Australian schoolteacher born in Greece

Anna Perivolaris (1888 – 27 January 1963) was an Australian schoolteacher born in Greece. She advocated for Greek culture in Australia.

==Life==
Perivolaris was born on the Greek island of Samos in about 1888. Her parents were Anthea (born Chrysakis) and Constantine Christodoulis. Her father was an artist, and in 1903, the family was in Egypt, where Anna married. She and John Boreas had a son and two daughters, but John died, and Anna married again. Her second husband was a Greek sailor named Nicolas Giuseppe Perivolaris, and he went to Australia in 1921. Anna and the children joined him in 1923 after a journey on HMS Jervis Bay. They lived and she taught in Sydney. There was a Greek school in Sydney from 1923 which employed her. In 1924 she organised a concert by Greek children at King's Hall in Sydney. She was invited to Perth by Peter Spero Michelides.

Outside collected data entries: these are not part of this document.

`src/design/rth_pkg.sv`:
```
// ---------------------------------------------------------------------------
// rth_pkg
// Shared widths, constants and types for the RGB to hue core and its checker.
// ---------------------------------------------------------------------------
package rth_pkg;

   localparam int unsigned CHAN_W         = 8;   // colour channel
   localparam int unsigned DIFF_W         = 9;   // signed channel difference
   localparam int unsigned SUM_W          = 12;  // signed k*c + d
   localparam int unsigned MAG_W          = 11;  // |k*c + d|, at most 5*255
   localparam int unsigned NUM_W          = 17;  // 85*|k*c + d| + c
   localparam int unsigned DEN_W          = 9;   // 2*c
   localparam int unsigned QUO_W          = 8;   // hue magnitude
   localparam int unsigned DIV_STAGES     = 4;
   localparam int unsigned BITS_PER_STAGE = QUO_W / DIV_STAGES;

   // accept edge to result strobe
   localparam int unsigned PIPE_LATENCY   = 5 + DIV_STAGES;

   localparam logic [NUM_W-1:0]  HUE_SCALE  = 17'd85;
   localparam logic [QUO_W-1:0]  HUE_GREEN  = 8'd85;
   localparam logic [QUO_W-1:0]  HUE_BLUE   = 8'd170;

   typedef enum logic [1:0] {
      SEL_RED,
      SEL_GREEN,
      SEL_BLUE
   } max_sel_type;

endpackage

```
`src/design/rgb_to_hue_8bit_core.sv`:
```
// ---------------------------------------------------------------------------
// rgb_to_hue_8bit_core
// HSV hue of an 8-bit RGB pixel, 0..255 over a full turn.
// ---------------------------------------------------------------------------
// A pixel word is taken on every clock in which start is high and busy is
// low; busy is only high while reset is held. Each word gives one hue on
// rsp_hue, marked by rsp_strobe, and one word per clock is sustained. The
// pipeline runs through the input register, max/min and chroma, offset add,
// constant multiply, four stages of a restoring divider retiring two
// quotient bits each, and the output register. The result strobe is not
// held, so the receiver must take every word in the cycle it appears.
// ---------------------------------------------------------------------------
module rgb_to_hue_8bit_core
   import rth_pkg::*;
(
   input  logic              clock,
   input  logic              reset,
   input  logic              start,
   output logic              busy,
   input  logic [CHAN_W-1:0] req_red,
   input  logic [CHAN_W-1:0] req_green,
   input  logic [CHAN_W-1:0] req_blue,
   output logic              rsp_strobe,
   output logic [QUO_W-1:0]  rsp_hue
);

   // stage 1: input register
   logic              s1_valid_ff;
   logic [CHAN_W-1:0] s1_red_ff, s1_green_ff, s1_blue_ff;

   // stage 2: max, min, chroma, difference
   logic                     s2_valid_ff;
   max_sel_type              s2_sel_ff, s2_sel_in;
   logic [CHAN_W-1:0]        s2_c_ff, s2_c_in;
   logic signed [DIFF_W-1:0] s2_d_ff, s2_d_in;
   logic [CHAN_W-1:0]        mx, mn;

   // stage 3: offset added, magnitude and sign
   logic                    s3_valid_ff;
   logic [MAG_W-1:0]        s3_mag_ff, s3_mag_in;
   logic [CHAN_W-1:0]       s3_c_ff;
   logic                    s3_neg_ff, s3_neg_in;
   logic                    s3_zero_ff;
   logic signed [SUM_W-1:0] kc, t_sum;

   // stage 4: numerator and divisor
   logic              s4_valid_ff;
   logic [NUM_W-1:0]  s4_num_ff, s4_num_in;
   logic [DEN_W-1:0]  s4_den_ff;
   logic              s4_neg_ff, s4_zero_ff;

   // divider stages
   logic              dv_valid_ff [DIV_STAGES];
   logic [NUM_W-1:0]  dv_rem_ff   [DIV_STAGES];
   logic [QUO_W-1:0]  dv_quo_ff   [DIV_STAGES];
   logic [DEN_W-1:0]  dv_den_ff   [DIV_STAGES];
   logic              dv_neg_ff   [DIV_STAGES];
   logic              dv_zero_ff  [DIV_STAGES];

   // output
   logic              rsp_strobe_ff;
   logic [QUO_W-1:0]  rsp_hue_ff, rsp_hue_in;

   assign busy = reset;

   // ---- stage 1
   always_ff @(posedge clock) begin
      if (reset) begin
         s1_valid_ff <= 1'b0;
      end else begin
         s1_valid_ff <= start && !busy;
      end
      s1_red_ff   <= req_red;
      s1_green_ff <= req_green;
      s1_blue_ff  <= req_blue;
   end

   // ---- stage 2
   always_comb begin
      if (s1_red_ff >= s1_green_ff && s1_red_ff >= s1_blue_ff) begin
         s2_sel_in = SEL_RED;
         mx        = s1_red_ff;
      end else if (s1_green_ff >= s1_blue_ff) begin
         s2_sel_in = SEL_GREEN;
         mx        = s1_green_ff;
      end else begin
         s2_sel_in = SEL_BLUE;
         mx        = s1_blue_ff;
      end
      mn = s1_red_ff;
      if (s1_green_ff < mn) begin
         mn = s1_green_ff;
      end
      if (s1_blue_ff < mn) begin
         mn = s1_blue_ff;
      end
      s2_c_in = mx - mn;
      unique case (s2_sel_in)
         SEL_RED:   s2_d_in = $signed(DIFF_W'(s1_green_ff)) - $signed(DIFF_W'(s1_blue_ff));
         SEL_GREEN: s2_d_in = $signed(DIFF_W'(s1_blue_ff)) - $signed(DIFF_W'(s1_red_ff));
         SEL_BLUE:  s2_d_in = $signed(DIFF_W'(s1_red_ff)) - $signed(DIFF_W'(s1_green_ff));
         default:   s2_d_in = '0;
      endcase
   end

   always_ff @(posedge clock) begin
      if (reset) begin
         s2_valid_ff <= 1'b0;
      end else begin
         s2_valid_ff <= s1_valid_ff;
      end
      s2_sel_ff <= s2_sel_in;
      s2_c_ff   <= s2_c_in;
      s2_d_ff   <= s2_d_in;
   end

   // ---- stage 3
   always_comb begin
      unique case (s2_sel_ff)
         SEL_RED:   kc = '0;
         SEL_GREEN: kc = $signed(SUM_W'({s2_c_ff, 1'b0}));
         SEL_BLUE:  kc = $signed(SUM_W'({s2_c_ff, 2'b00}));
         default:   kc = '0;
      endcase
      t_sum     = kc + SUM_W'(s2_d_ff);
      s3_neg_in = t_sum[SUM_W-1];
      s3_mag_in = s3_neg_in ? MAG_W'(-t_sum) : MAG_W'(t_sum);
   end

   always_ff @(posedge clock) begin
      if (reset) begin
         s3_valid_ff <= 1'b0;
      end else begin
         s3_valid_ff <= s2_valid_ff;
      end
      s3_mag_ff  <= s3_mag_in;
      s3_c_ff    <= s2_c_ff;
      s3_neg_ff  <= s3_neg_in;
      s3_zero_ff <= (s2_c_ff == '0);
   end

   // ---- stage 4: 85*|t| + c, the +c gives half-away rounding
   assign s4_num_in = NUM_W'(s3_mag_ff) * HUE_SCALE + NUM_W'(s3_c_ff);

   always_ff @(posedge clock) begin
      if (reset) begin
         s4_valid_ff <= 1'b0;
      end else begin
         s4_valid_ff <= s3_valid_ff;
      end
      s4_num_ff  <= s4_num_in;
      s4_den_ff  <= {s3_c_ff, 1'b0};
      s4_neg_ff  <= s3_neg_ff;
      s4_zero_ff <= s3_zero_ff;
   end

   // ---- restoring divider, two quotient bits a stage
   for (genvar j = 0; j < DIV_STAGES; j++) begin : g_div
      logic              valid_src;
      logic [NUM_W-1:0]  rem_src;
      logic [QUO_W-1:0]  quo_src;
      logic [DEN_W-1:0]  den_src;
      logic              neg_src, zero_src;
      logic [NUM_W-1:0]  rem_in;
      logic [QUO_W-1:0]  quo_in;
      logic [NUM_W-1:0]  den_sh;

      if (j == 0) begin : g_first
         assign valid_src = s4_valid_ff;
         assign rem_src   = s4_num_ff;
         assign quo_src   = '0;
         assign den_src   = s4_den_ff;
         assign neg_src   = s4_neg_ff;
         assign zero_src  = s4_zero_ff;
      end else begin : g_next
         assign valid_src = dv_valid_ff[j-1];
         assign rem_src   = dv_rem_ff[j-1];
         assign quo_src   = dv_quo_ff[j-1];
         assign den_src   = dv_den_ff[j-1];
         assign neg_src   = dv_neg_ff[j-1];
         assign zero_src  = dv_zero_ff[j-1];
      end

      always_comb begin
         rem_in = rem_src;
         quo_in = quo_src;
         den_sh = '0;
         for (int s = 0; s < BITS_PER_STAGE; s++) begin
            den_sh = NUM_W'(den_src) << (QUO_W - 1 - j * BITS_PER_STAGE - s);
            if (rem_in >= den_sh) begin
               rem_in = rem_in - den_sh;
               quo_in = quo_in | (QUO_W'(1) << (QUO_W - 1 - j * BITS_PER_STAGE - s));
            end
         end
      end

      always_ff @(posedge clock) begin
         if (reset) begin
            dv_valid_ff[j] <= 1'b0;
         end else begin
            dv_valid_ff[j] <= valid_src;
         end
         dv_rem_ff[j]  <= rem_in;
         dv_quo_ff[j]  <= quo_in;
         dv_den_ff[j]  <= den_src;
         dv_neg_ff[j]  <= neg_src;
         dv_zero_ff[j] <= zero_src;
      end
   end

   // ---- output: grey gives 0, negative hue wraps mod 256
   always_comb begin
      if (dv_zero_ff[DIV_STAGES-1]) begin
         rsp_hue_in = '0;
      end else if (dv_neg_ff[DIV_STAGES-1]) begin
         rsp_hue_in = -dv_quo_ff[DIV_STAGES-1];
      end else begin
         rsp_hue_in = dv_quo_ff[DIV_STAGES-1];
      end
   end

   always_ff @(posedge clock) begin
      if (reset) begin
         rsp_strobe_ff <= 1'b0;
      end else begin
         rsp_strobe_ff <= dv_valid_ff[DIV_STAGES-1];
      end
      rsp_hue_ff <= rsp_hue_in;
   end

   assign rsp_strobe = rsp_strobe_ff;
   assign rsp_hue    = rsp_hue_ff;

endmodule

```
`config.mk`:
```
export PLATFORM = sky130hd
export DESIGN_NAME = rgb_to_hue_8bit_core
export DESIGN_NICKNAME = d
export VERILOG_FILES = /design/src/design/rth_pkg.sv /design/src/design/rgb_to_hue_8bit_core.sv
export SDC_FILE = /design/constraint.sdc
export NUM_CORES = 1
export LEC_CHECK = 0
export BUFFER_PORTS_ARGS = -buffer_cell sky130_fd_sc_hd__buf_2
export CORE_MARGIN = 2
export CORE_UTILIZATION = 53
export CTS_CLUSTER_DIAMETER = 100
export CTS_CLUSTER_SIZE = 30
export DETAILED_ROUTE_END_ITERATION = 16
export GPL_TIMING_DRIVEN = 0
export PLACE_DENSITY = 0.72
export SLEW_MARGIN = 10
export SYNTH_ARGS = -nofsm -noshare
export SYNTH_HDL_FRONTEND = slang
export SYNTH_SLANG_ARGS = --single-unit
```
`constraint.sdc`:
```
create_clock -name clock -period 5.41 [get_ports clock]
set_clock_uncertainty 0.15 [all_clocks]
set_input_delay 1.082 -clock clock [delete_from_list [all_inputs] [get_ports clock]]
set_output_delay 1.082 -clock clock [all_outputs]
set_load 0.02 [all_outputs]
```
==> impl_metrics.ini, run 1 <==
[placement]
io_buffers = 36
gp_congestion = 0.936
place_area_um2 = 13600
pre_cts_ws_ns = -1.16
hpwl_mm = 21.8
dp.cells = 1807

[setup_path]
arrival_ns = 5.46
worst_setup_path_end_kind = flip-flop
startpoint_type = flip-flop
critPathKind = flip-flop to flip-flop
critPathRequiredTime_ns = 5.65
crit_fanout = 10

[grt]
overflow = 0
grt_max_degree = 31
grt_pass1_wl_mm = 44.4
grtUsageTotal_pct = 20.7
grt_pass1_vias = 9622
antenna_found_initial = 0

[synth]
synthAdderAreaFrac_pct = 20.9
synth_top_flop_cell = dfxtp_1
yosys.cell_types.count = 81
ys_warn_count = 0
seq_area_frac_synth_pct = 32.5
syn_area_um2 = 13000
synthArstFlopShare_pct = 0
synth-simple-area-share_pct = 13.8
synth-xor-area-share_pct = 6.67
muxShareOfSynthArea_pct = 3.13
synth_edf_count = 0
synth_compound_area_share_pct = 16.9
ys_ff_latch = 211
syn_inst = 1447
synth_top_family_by_area = adder cells
syn_nets = 1673
syn_area_per_cell_um2 = 8.98

[drt]
drt_wl_total_mm = 27.0
drtPass1Iterations = 5
routedWlPerCell_um = 14.7
num_vias = 10000
ant_nets = 0
drtIter0Drc = 682
drc = 0
routed_via_density = 5.46

[layout]
fin_nets = 1734
layout-drive-gt1-share_pct = 9.74
final_area_um2 = 14200
fill_cells = 2119
stdcell_count = 1834
antennaDiodeCount = 0
final_core_utilization_pct = 58.6
synthToLayoutAreaGrowth_pct = 8.92

[run_status]
status = complete, no violations

[sta]
slew_viol_final = 0
fin_crit_sh_pct = 96.5
setup_viol = 0
worst_pin_slew_ns = 0.685
relSlewSlack_pct = 54.0
fin_crit_ns = 5.22
timing.fmax_mhz = 192
hold_violations = 0
fin_ws_ns = 0.192

[die]
fp.dieW_um = 161
dieArea_um2 = 25800
die_h_um = 161
row_count = 57
io_pins = 37
core_um2 = 24200
initial_core_util_pct = 53.8

[clocking]
cts_inserted_buffers = 11
cts_tree = built
clk_transition_reported_paths_ns = 0.10
root_buffer = clkbuf_16
insertion_delay_ns = 0.47
h-tree-depth = 1
clock-sinks = 211
clockBufferDepth = 3

[hold_path]
min_path_type = flip-flop to flip-flop

[job]
cap_viol_max_count = 0
## synth_stat cells (12+ instances only)
cell	instances	share of area (%)
a21o_1	34	2.0
o21ai_0	74	2.8
ha_1	168	16
mux2i_1	14	1.1
nand2_1	75	2.2
nor2b_1	33	1.6
nor3_1	33	1.3
clkbuf_1	17	0.49
xnor2_1	66	4.4
nor2_1	111	3.2
dfxtp_1	211	33
o21a_1	16	0.92
xor2_1	33	2.2
nand3_1	12	0.46
mux2_2	16	1.4
o21bai_1	14	0.81
inv_1	182	5.3
fa_1	31	4.8
a21oi_1	106	4.1
nand4_1	22	1.1
## cell type report
class,instances,area [um2],share of cell area [%]
Sequential cell,211,4230,29.9
Clock buffer,11,275,1.94
Clock inverter,4,37.5,0.265
Buffer,23,125,0.884
Multi-Input combinational cell,1030,8130,57.4
Inverter,183,687,4.85
Tap cell,324,405,2.86
Timing Repair Buffer,48,272,1.92
## critical path, stage by stage, from the launching register on
cell	delay [ns]
dfxtp_1	0.46
ha_1	0.31
nor2b_2	0.18
o21ai_2	0.24
a21oi_2	0.12
o21ai_4	0.19
buf_6	0.16
nor2_1	0.06
a21oi_2	0.13
ha_1	0.26
a21o_1	0.18
a21o_1	0.18
a21oi_2	0.22
o21ai_2	0.09
a31o_1	0.20
clkbuf_4	0.19
buf_6	0.17
a31oi_2	0.23
ha_1	0.17
inv_1	0.06
fa_1	0.40
nand2_1	0.09
nand2_1	0.08
a21oi_4	0.18
o21bai_1	0.11
a21oi_2	0.17
xnor2_1	0.15
## state kept, by name, summed over array words and instances (netlist names), 8 cells and up
register,count
dv_den_ff,24
dv_quo_ff,20
dv_rem_ff,51
g_div.den_src,8
g_div.rem_src,17
rsp_hue,8
s1_blue_ff,8
s1_green_ff,8
s1_red_ff,8
s2_c_ff,8
s2_d_ff,9
s3_c_ff,8
s3_mag_ff,11
## through the flow
stage | TNS, ns | hold slack [ns]
6_report | 0 | 0.185
5_1_grt | -0.104 | 0.195
4_1_cts | 0 | 0.186
3_5_place_dp | -4.23 | 0.162
3_3_place_gp | -3.55 | 0.161
2_1_floorplan | 0 | 0.160
## cells by family after synthesis
kind of cell / Yosys count
flip-flops: 211
buffers and inverters: 206
multiplexers: 36
AND/OR/NAND/NOR: 358
AO/OA/AOI/OAI: 338
adder cells (fa/ha/maj): 199
XOR/XNOR: 99
## metal layers
metal | vias to the layer above | share of wire (%) | track usage, %
met2 | 229 | 47 | 36.1
met3 | 45 | 4.1 | 1.99
met5 | - | 0 | 0
li1 | 5105 | - | -
met1 | 4629 | 46 | 27.1
met4 | 0 | 3.0 | 6.43
## path summary, 6_finish.rpt
check	from	to	slack, ns	cells after the start
min	dv_zero_ff[0]	dv_zero_ff[1]	0.18	0
max reg2reg	s1_red_ff[1]	s2_c_ff[6]	0.19	26
max	s1_red_ff[1]	s2_c_ff[6]	0.19	26
min reg2reg	dv_zero_ff[0]	dv_zero_ff[1]	0.18	0
## cell usage in the layout (no fill, tap or decap), types with 9 or more instances in the layout
cell | Yosys | final
nor2_1 | 111 | 111
or3_1 | 10 | 10
a21boi_0 | 10 | 10
nand2_1 | 75 | 75
dfxtp_1 | 211 | 209
o21ai_0 | 74 | 68
nand3_1 | 12 | 12
buf_2 | 3 | 39
clkbuf_16 | 0 | 11
ha_1 | 168 | 164
buf_4 | 1 | 12
inv_1 | 182 | 181
xnor2_1 | 66 | 66
o21bai_1 | 14 | 14
nor3_1 | 33 | 33
o21a_1 | 16 | 16
a211oi_1 | 9 | 9
xor2_1 | 33 | 33
o211ai_1 | 9 | 9
mux2_2 | 16 | 16
a21o_1 | 34 | 34
nor2b_1 | 33 | 31
fa_1 | 31 | 31
a21oi_1 | 106 | 98
clkbuf_1 | 17 | 12
nand4_1 | 22 | 22
mux2i_1 | 14 | 13
## repair_timing
| action | in CTS | in global routing |
|---|---|---|
| hold buffers | 0 | 0 |
| setup endpoints to repair | 7 | 41 |
| gates resized for setup | 17 | 43 |
| pin swaps | 4 | 10 |
| cloned | 0 | 1 |
| setup buffers | 3 | 8 |
Power of run 1 is left out: the tool's default activity adds up to more than one toggle a clock period on the data nets, which glitch-free logic cannot reach.
==> run 2: changes to the inputs <==
--- a/config.mk
+++ b/config.mk
@@ -6,13 +6,13 @@
 export NUM_CORES = 1
 export LEC_CHECK = 0
 export BUFFER_PORTS_ARGS = -buffer_cell sky130_fd_sc_hd__buf_2
-export CORE_MARGIN = 2
 export CORE_UTILIZATION = 53
 export CTS_CLUSTER_DIAMETER = 100
 export CTS_CLUSTER_SIZE = 30
 export DETAILED_ROUTE_END_ITERATION = 16
 export GPL_TIMING_DRIVEN = 0
 export PLACE_DENSITY = 0.72
+export SKIP_LAST_GASP = 1
 export SLEW_MARGIN = 10
 export SYNTH_ARGS = -nofsm -noshare
 export SYNTH_HDL_FRONTEND = slang
==> impl_metrics.ini, run 2 (synthesis results as in run 1) <==
[placement]
hpwl_mm = 21.5
io_buffers = 36
dp.cells = 1802
gp_congestion = 0.929

[drt]
routedWlPerCell_um = 14.6
drt_wl_total_mm = 26.5
drc = 0
drtPass1Iterations = 4
routed_via_density = 5.45
ant_nets = 0
drtIter0Drc = 568
num_vias = 9923

[clocking]
clockBufferDepth = 3
h-tree-depth = 1
clk_transition_reported_paths_ns = 0.11
cts_inserted_buffers = 11
insertion_delay_ns = 0.47
cts_tree = built
clock-sinks = 211
root_buffer = clkbuf_16

[hold_path]
min_path_type = flip-flop to flip-flop

[die]
die_h_um = 159
initial_core_util_pct = 54.7
fp.dieW_um = 159
row_count = 56
io_pins = 37
core_um2 = 23800
dieArea_um2 = 25200

[layout]
synthToLayoutAreaGrowth_pct = 7.87
mostFrequentLayoutCell = dfxtp_1
layout-drive-gt1-share_pct = 8.32
stdcell_count = 1822
fin_nets = 1727
final_cell_mix = dfxtp_1 (209), inv_1 (182), ha_1 (167), nor2_1 (111), a21oi_1 (103)
top_register = dv_rem_ff
largest_register_ffs = 51
top_regs = dv_rem_ff x51, dv_den_ff x24, dv_quo_ff x20

[grt]
grtUsageTotal_pct = 21.3
grt_pass1_wl_mm = 43.3
grt_max_degree = 31
overflow = 0
antenna_found_initial = 1
grt_pass1_vias = 9331

[setup_path]
crit_fanout = 19
arrival_ns = 5.47
critPathKind = flip-flop to flip-flop
critPathRequiredTime_ns = 5.66
worst_setup_path_end_kind = flip-flop
startpoint_type = flip-flop

[sta]
slew_viol_final = 0
setup_viol = 0
relSlewSlack_pct = 57.2
tns_ns = 0
hold_violations = 0
fin_crit_sh_pct = 96.5
timing.fmax_mhz = 192
rsz0062_at_grt = true
fin_crit_ns = 5.22
worst_pin_slew_ns = 0.633

[job]
cap_viol_max_count = 0

[run_status]
status = complete, no violations
[run 2: metrics by stage]
stage / util, % / hold slack, ns / setup WS (ns) / instance area (um2)
final: 59.0 / 0.186 / 0.189 / 14000
after detailed placement: 57.2 / 0.163 / -0.743 / 13600
after CTS: 58.6 / 0.188 / 0.0376 / 13900
after global placement: 57.2 / 0.163 / -0.602 / 13600
after global routing: 59.0 / 0.192 / -0.105 / 14000
after floorplan: - / 0.160 / 0.327 / 13000
[run 2: critical path, stage by stage, from the launching register on]
cell	delay [ns]
dfxtp_1	0.36
inv_1	0.09
ha_1	0.33
a21o_1	0.21
a21oi_2	0.25
a21oi_4	0.11
o21ai_2	0.18
buf_6	0.17
nor2_1	0.05
a21oi_1	0.17
ha_1	0.27
a21o_1	0.18
a21o_1	0.17
a21oi_1	0.19
o21ai_0	0.14
a31o_1	0.20
buf_4	0.20
a31oi_2	0.27
ha_1	0.18
inv_1	0.06
a21oi_1	0.14
o21ai_0	0.14
a21oi_1	0.24
o21bai_1	0.12
a21o_1	0.19
a21oi_1	0.21
xor2_1	0.19
[run 2: path summary, 6_finish.rpt]
check / startpoint / end / slack (ns) / depth (start not counted)
setup / recovery: s1_green_ff[3] / s2_c_ff[7] / 0.19 / 26
hold / removal: dv_quo_ff[2][7] / dv_quo_ff[3][7] / 0.19 / 0
setup reg to reg: s1_green_ff[3] / s2_c_ff[7] / 0.19 / 26
hold reg to reg: dv_quo_ff[2][7] / dv_quo_ff[3][7] / 0.19 / 0
[run 2: area by class of cell]
type / count / area, um2
Multi-Input combinational cell: 1030 / 8050
Sequential cell: 211 / 4230
Inverter: 183 / 687
Tap cell: 319 / 399
Fill cell: 2074 / 9730
Clock inverter: 2 / 32.5
Clock buffer: 12 / 279
Timing Repair Buffer: 42 / 225
Antenna cell: 1 / 2.50
Buffer: 22 / 113
[run 2: metal layers]
metal	routed length, um	vias up	global-route usage (%)
met5	0	-	0
met4	616	0	5.54
met3	834	45	2.23
met2	12800	173	37.9
met1	12300	4616	27.4
li1	-	5089	-
[run 2: repair_timing]
item | in CTS | in global routing
buffers inserted | 1 | 5
endpoints found under the hold margin | 0 | 0
hold buffers | 0 | 0
endpoints found under the setup margin | 10 | 41
resized for setup | 8 | 26
pin swaps | 1 | 4
Power of run 2 is left out for the same reason.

In Perth in 1915, the Reverend Father Germanons Illiou had organised an after-hours Greek school in Aberdeen Street. In 1924, the local Hellenic Community took over the Greek evening school in Aberdeen Street. In 1930 she became the Greek School in Perth's first employee. (One source says 1935).

In 1938, she and her family became Australians, and during the war, she raised money for the Greek government in exile by organising more concerts. The community thanked her by organising a concert for her in 1943. She continued to work for the Greek School even after her husband retired and was paid five pounds a week.

Perivolaris died in Royal Perth Hospital in 1963. In 2003, the Hellenic Community Greek School was still running as the oldest after-school group in Western Australia. The school still taught the Greek language and culture. The St. Andrew's Greek Orthodox Grammar School was started by the Greek community in Dianella in 1990 and "her" school is attached .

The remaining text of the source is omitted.